This design comes from an exercise in tuning for small area on the open sky130 flow, not from production work.
In this exercise RTL edits were held to simulation tests only and were not proved equivalent to the original.
Power figures rest on the tool's default switching activity, not on a simulated workload.

===== flow/design.v =====
module tsld_raster #(
    parameter W          = 32,
    parameter H          = 16,
    parameter FONT_COUNT = 95
) (
    input             clk,
    input             rst,
    input             cmd_valid,
    output            cmd_ready,
    input      [31:0] cmd_w0,
    input      [31:0] cmd_w1,
    input      [31:0] cmd_w2,
    input      [31:0] cmd_w3,
    output            pix_we,
    output      [4:0] pix_x,
    output      [3:0] pix_y,
    output     [23:0] pix_color,
    output            busy,
    output reg        halted,
    output reg  [3:0] fault_cause,
    output reg  [7:0] fault_op
);
    reg [47:0] font [0:FONT_COUNT-1];
    initial $readmemh("tsld_font.hex", font);
    localparam S_IDLE   = 4'd0;
    localparam S_HALT   = 4'd1;
    localparam S_RUN    = 4'd2;    
    localparam S_LINE0  = 4'd3;    
    localparam S_LINE   = 4'd4;    
    localparam S_RSET   = 4'd5;    
    localparam S_RECT   = 4'd6;    
    localparam S_RFILL  = 4'd7;    
    localparam S_CCHK   = 4'd8;    
    localparam S_CSPAN  = 4'd9;    
    localparam S_CPLOT  = 4'd10;   
    localparam S_CSTEP  = 4'd11;   
    localparam S_FILL   = 4'd12;
    localparam S_GCHK   = 4'd13;   
    localparam S_GLYPH  = 4'd14;
    localparam OP_NOP   = 8'h00;
    localparam OP_PIXEL = 8'h01;
    localparam OP_LINE  = 8'h02;
    localparam OP_RECT  = 8'h03;
    localparam OP_RECTF = 8'h04;
    localparam OP_CIRC  = 8'h05;
    localparam OP_CIRCF = 8'h06;
    localparam OP_FILL  = 8'h07;
    localparam OP_GLYPH = 8'h08;
    reg [3:0] state;
    reg         is_filled;           
    reg  [23:0] col_o;               
    reg  [23:0] col_f;               
    reg  signed [31:0] ax, ay;       
    reg  signed [31:0] bx, by;       
    reg   [7:0] chr;
    reg  signed [31:0] px, py;
    reg  [31:0] cnt;
    reg         vert;
    reg  [23:0] pcol;
    reg   [3:0] ret;
    reg         steep;
    reg  signed [31:0] lx, ly, lend, ldx, ldy, lerr;
    reg         ystep_up;
    reg  signed [31:0] xm, ym, rw, rh;
    reg   [1:0] phase;
    reg  [31:0] outer;
    reg  signed [31:0] rx, ry, cerr;
    reg   [2:0] k;
    reg   [1:0] span;
    reg         done_f;
    reg  [47:0] gbits;
    reg   [2:0] gcx, gcy;
    wire  [7:0] op = cmd_w0[31:24];
    wire        op_legal = (op <= OP_GLYPH);
    reg         rsv_bad;
    always @(*) begin
        case (op)
            OP_NOP:   rsv_bad = (cmd_w0[23:0] != 24'd0);
            OP_RECTF: rsv_bad = (cmd_w3[31:24] != 8'd0);
            OP_CIRC:  rsv_bad = (cmd_w2[31:16] != 16'd0);
            OP_CIRCF: rsv_bad = (cmd_w2[31:16] != 16'd0) || (cmd_w3[31:24] != 8'd0);
            OP_GLYPH: rsv_bad = (cmd_w2[31:8] != 24'd0);
            default:  rsv_bad = 1'b0;
        endcase
    end
    wire signed [31:0] w1x = {{16{cmd_w1[31]}}, cmd_w1[31:16]};
    wire signed [31:0] w1y = {{16{cmd_w1[15]}}, cmd_w1[15:0]};
    wire signed [31:0] w2x = {{16{cmd_w2[31]}}, cmd_w2[31:16]};
    wire signed [31:0] w2y = {{16{cmd_w2[15]}}, cmd_w2[15:0]};
    wire signed [31:0] w2r = {{16{cmd_w2[15]}}, cmd_w2[15:0]};
    assign cmd_ready = (state == S_IDLE) || (state == S_HALT);
    assign busy      = (state != S_IDLE) && (state != S_HALT);
    wire   accept    = cmd_valid && (state == S_IDLE);
    wire signed [31:0] l_adx = (bx > ax) ? (bx - ax) : (ax - bx);
    wire signed [31:0] l_ady = (by > ay) ? (by - ay) : (ay - by);
    wire               l_steep = (l_ady > l_adx);
    wire signed [31:0] s_x0 = l_steep ? ay : ax;
    wire signed [31:0] s_y0 = l_steep ? ax : ay;
    wire signed [31:0] s_x1 = l_steep ? by : bx;
    wire signed [31:0] s_y1 = l_steep ? bx : by;
    wire               l_swap = (s_x0 > s_x1);
    wire signed [31:0] t_x0 = l_swap ? s_x1 : s_x0;
    wire signed [31:0] t_y0 = l_swap ? s_y1 : s_y0;
    wire signed [31:0] t_x1 = l_swap ? s_x0 : s_x1;
    wire signed [31:0] t_y1 = l_swap ? s_y0 : s_y1;
    wire signed [31:0] t_dx = t_x1 - t_x0;
    wire signed [31:0] t_dy = (t_y1 > t_y0) ? (t_y1 - t_y0) : (t_y0 - t_y1);
    wire signed [31:0] l_err_n  = lerr - ldy;
    wire signed [31:0] c_ry_n = ry + 32'sd1;
    wire signed [31:0] c_rx_n = rx - 32'sd1;
    reg               plot_en;
    reg signed [31:0] plot_x, plot_y;
    reg        [23:0] plot_c;
    always @(*) begin
        plot_en = 1'b0;
        plot_x  = px;
        plot_y  = py;
        plot_c  = pcol;
        case (state)
            S_RUN, S_FILL: begin
                plot_en = 1'b1;
            end
            S_LINE: begin
                plot_en = 1'b1;
                plot_x  = steep ? ly : lx;
                plot_y  = steep ? lx : ly;
                plot_c  = col_o;
            end
            S_CPLOT: begin
                plot_en = 1'b1;
                plot_c  = col_o;
                case (k)
                    3'd0: begin plot_x = ax + rx; plot_y = ay + ry; end
                    3'd1: begin plot_x = ax + ry; plot_y = ay + rx; end
                    3'd2: begin plot_x = ax - rx; plot_y = ay + ry; end
                    3'd3: begin plot_x = ax - ry; plot_y = ay + rx; end
                    3'd4: begin plot_x = ax - rx; plot_y = ay - ry; end
                    3'd5: begin plot_x = ax - ry; plot_y = ay - rx; end
                    3'd6: begin plot_x = ax + rx; plot_y = ay - ry; end
                    default: begin plot_x = ax + ry; plot_y = ay - rx; end
                endcase
            end
            S_GLYPH: begin
                plot_en = gbits[{gcx, gcy}];
                plot_x  = ax + {29'd0, gcx};
                plot_y  = ay + {29'd0, gcy};
                plot_c  = col_o;
            end
            default: ;
        endcase
    end
    wire in_bounds = (plot_x >= 0) && (plot_x < W) && (plot_y >= 0) && (plot_y < H);
    assign pix_we    = plot_en && in_bounds;
    assign pix_x     = plot_x[4:0];
    assign pix_y     = plot_y[3:0];
    assign pix_color = plot_c;
    always @(posedge clk) begin
        if (rst) begin
            state       <= S_IDLE;
            halted      <= 1'b0;
            fault_cause <= 4'd0;
            fault_op    <= 8'd0;
        end else begin
            case (state)
                S_IDLE: if (accept) begin
                    col_o     <= cmd_w0[23:0];
                    col_f     <= cmd_w3[23:0];
                    ax        <= w1x;
                    ay        <= w1y;
                    bx        <= w2x;
                    by        <= w2y;
                    chr       <= cmd_w2[7:0];
                    is_filled <= (op == OP_RECTF) || (op == OP_CIRCF);
                    if (!op_legal) begin
                        halted      <= 1'b1;
                        fault_cause <= 4'd1;
                        fault_op    <= op;
                        state       <= S_HALT;
                    end else if (rsv_bad) begin
                        halted      <= 1'b1;
                        fault_cause <= 4'd2;
                        fault_op    <= op;
                        state       <= S_HALT;
                    end else begin
                        case (op)
                            OP_PIXEL: begin
                                px    <= w1x;
                                py    <= w1y;
                                cnt   <= 32'd0;
                                vert  <= 1'b0;
                                pcol  <= cmd_w0[23:0];
                                ret   <= S_IDLE;
                                state <= S_RUN;
                            end
                            OP_LINE:  state <= S_LINE0;
                            OP_RECT,
                            OP_RECTF: state <= S_RSET;
                            OP_CIRC,
                            OP_CIRCF: begin
                                rx     <= w2r;
                                ry     <= 32'sd0;
                                cerr   <= 32'sd1 - w2r;
                                done_f <= 1'b0;
                                state  <= S_CCHK;
                            end
                            OP_FILL: begin
                                px    <= 32'sd0;
                                py    <= 32'sd0;
                                pcol  <= cmd_w0[23:0];
                                state <= S_FILL;
                            end
                            OP_GLYPH: state <= S_GCHK;
                            default:  state <= S_IDLE;    
                        endcase
                    end
                end
                S_HALT: ;    
                S_RUN: begin
                    if (cnt == 32'd0) begin
                        state <= ret;
                    end else begin
                        if (vert) py <= py + 32'sd1;
                        else      px <= px + 32'sd1;
                        cnt <= cnt - 32'd1;
                    end
                end
                S_LINE0: begin
                    pcol <= col_o;
                    ret  <= S_IDLE;
                    vert <= (ax == bx);
                    if (ax == bx) begin
                        px    <= ax;
                        py    <= (ay < by) ? ay : by;
                        cnt   <= l_ady;
                        state <= S_RUN;
                    end else if (ay == by) begin
                        px    <= (ax < bx) ? ax : bx;
                        py    <= ay;
                        cnt   <= l_adx;
                        state <= S_RUN;
                    end else begin
                        steep    <= l_steep;
                        lx       <= t_x0;
                        ly       <= t_y0;
                        lend     <= t_x1;
                        ldx      <= t_dx;
                        ldy      <= t_dy;
                        lerr     <= t_dx >>> 1;
                        ystep_up <= (t_y0 < t_y1);
                        state    <= S_LINE;
                    end
                end
                S_LINE: begin
                    if (lx == lend) begin
                        state <= S_IDLE;
                    end else begin
                        lx <= lx + 32'sd1;
                        if (l_err_n < 0) begin
                            ly   <= ystep_up ? (ly + 32'sd1) : (ly - 32'sd1);
                            lerr <= l_err_n + ldx;
                        end else begin
                            lerr <= l_err_n;
                        end
                    end
                end
                S_RSET: begin
                    xm    <= (ax < bx) ? ax : bx;
                    ym    <= (ay < by) ? ay : by;
                    rw    <= l_adx;
                    rh    <= l_ady;
                    phase <= 2'd0;
                    outer <= 32'd0;
                    state <= is_filled ? S_RFILL : S_RECT;
                end
                S_RECT: begin
                    pcol  <= col_o;
                    phase <= phase + 2'd1;
                    ret   <= (phase == 2'd3) ? S_IDLE : S_RECT;
                    state <= S_RUN;
                    case (phase)
                        2'd0: begin px <= xm;      py <= ym;      cnt <= rw; vert <= 1'b0; end
                        2'd1: begin px <= xm;      py <= ym + rh; cnt <= rw; vert <= 1'b0; end
                        2'd2: begin px <= xm;      py <= ym;      cnt <= rh; vert <= 1'b1; end
                        default: begin px <= xm + rw; py <= ym;   cnt <= rh; vert <= 1'b1; end
                    endcase
                end
                S_RFILL: begin
                    pcol  <= col_f;
                    outer <= outer + 32'd1;
                    state <= S_RUN;
                    if (rh > rw) begin
                        px   <= xm + outer;
                        py   <= ym;
                        cnt  <= rh;
                        vert <= 1'b1;
                        if (outer == rw) ret <= (col_o != col_f) ? S_RECT : S_IDLE;
                        else             ret <= S_RFILL;
                    end else begin
                        px   <= xm;
                        py   <= ym + outer;
                        cnt  <= rw;
                        vert <= 1'b0;
                        if (outer == rh) ret <= (col_o != col_f) ? S_RECT : S_IDLE;
                        else             ret <= S_RFILL;
                    end
                end
                S_CCHK: begin
                    k    <= 3'd0;
                    span <= 2'd0;
                    if (rx >= ry) state <= is_filled ? S_CSPAN : S_CPLOT;
                    else          state <= S_IDLE;
                end
                S_CSPAN: begin
                    pcol <= col_f;
                    vert <= 1'b0;
                    case (span)
                        2'd0: begin
                            px <= ax - rx; py <= ay + ry; cnt <= rx <<< 1;
                            span <= 2'd1; ret <= S_CSPAN; state <= S_RUN;
                        end
                        2'd1: begin
                            px <= ax - rx; py <= ay - ry; cnt <= rx <<< 1;
                            span <= 2'd2; ret <= S_CSPAN; state <= S_RUN;
                        end
                        2'd2: begin
                            if (!done_f) begin
                                px <= ax - ry; py <= ay + rx; cnt <= ry <<< 1;
                                span <= 2'd3; ret <= S_CSPAN; state <= S_RUN;
                            end else begin
                                state <= S_CPLOT;
                            end
                        end
                        default: begin
                            px <= ax - ry; py <= ay - rx; cnt <= ry <<< 1;
                            done_f <= 1'b1; ret <= S_CPLOT; state <= S_RUN;
                        end
                    endcase
                end
                S_CPLOT: begin
                    k <= k + 3'd1;
                    if (k == 3'd7) state <= S_CSTEP;
                end
                S_CSTEP: begin
                    ry <= c_ry_n;
                    if (cerr < 0) begin
                        cerr <= cerr + (c_ry_n <<< 1) + 32'sd1;
                    end else begin
                        rx     <= c_rx_n;
                        cerr   <= cerr + ((c_ry_n - c_rx_n + 32'sd1) <<< 1);
                        done_f <= 1'b0;
                    end
                    state <= S_CCHK;
                end
                S_FILL: begin
                    if (px == W - 1) begin
                        px <= 32'sd0;
                        if (py == H - 1) state <= S_IDLE;
                        else             py <= py + 32'sd1;
                    end else begin
                        px <= px + 32'sd1;
                    end
                end
                S_GCHK: begin
                    gcx <= 3'd0;
                    gcy <= 3'd0;
                    if (chr < 8'd32 || chr >= 8'd32 + FONT_COUNT) begin
                        halted      <= 1'b1;
                        fault_cause <= 4'd3;
                        fault_op    <= OP_GLYPH;
                        state       <= S_HALT;
                    end else begin
                        gbits <= font[chr - 8'd32];
                        state <= S_GLYPH;
                    end
                end
                S_GLYPH: begin
                    gcy <= gcy + 3'd1;
                    if (gcy == 3'd7) begin
                        gcx <= gcx + 3'd1;
                        if (gcx == 3'd5) state <= S_IDLE;
                    end
                end
                default: state <= S_IDLE;
            endcase
        end
    end
endmodule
# # # # # # #
[Exercise description]
Nothing but the lines from the one holding "gcy <= 3'd0;" through the last line of the data may be output, and each must match exactly.

[Written answer]
                    gcy <= 3'd0;
                    if (chr < 8'd32 || chr >= 8'd32 + FONT_COUNT) begin
                        halted      <= 1'b1;
                        fault_cause <= 4'd3;
                        fault_op    <= OP_GLYPH;
                        state       <= S_HALT;
                    end else begin
                        gbits <= font[chr - 8'd32];
                        state <= S_GLYPH;
                    end
                end
                S_GLYPH: begin
                    gcy <= gcy + 3'd1;
                    if (gcy == 3'd7) begin
                        gcx <= gcx + 3'd1;
                        if (gcx == 3'd5) state <= S_IDLE;
                    end
                end
                default: state <= S_IDLE;
            endcase
        end
    end
endmodule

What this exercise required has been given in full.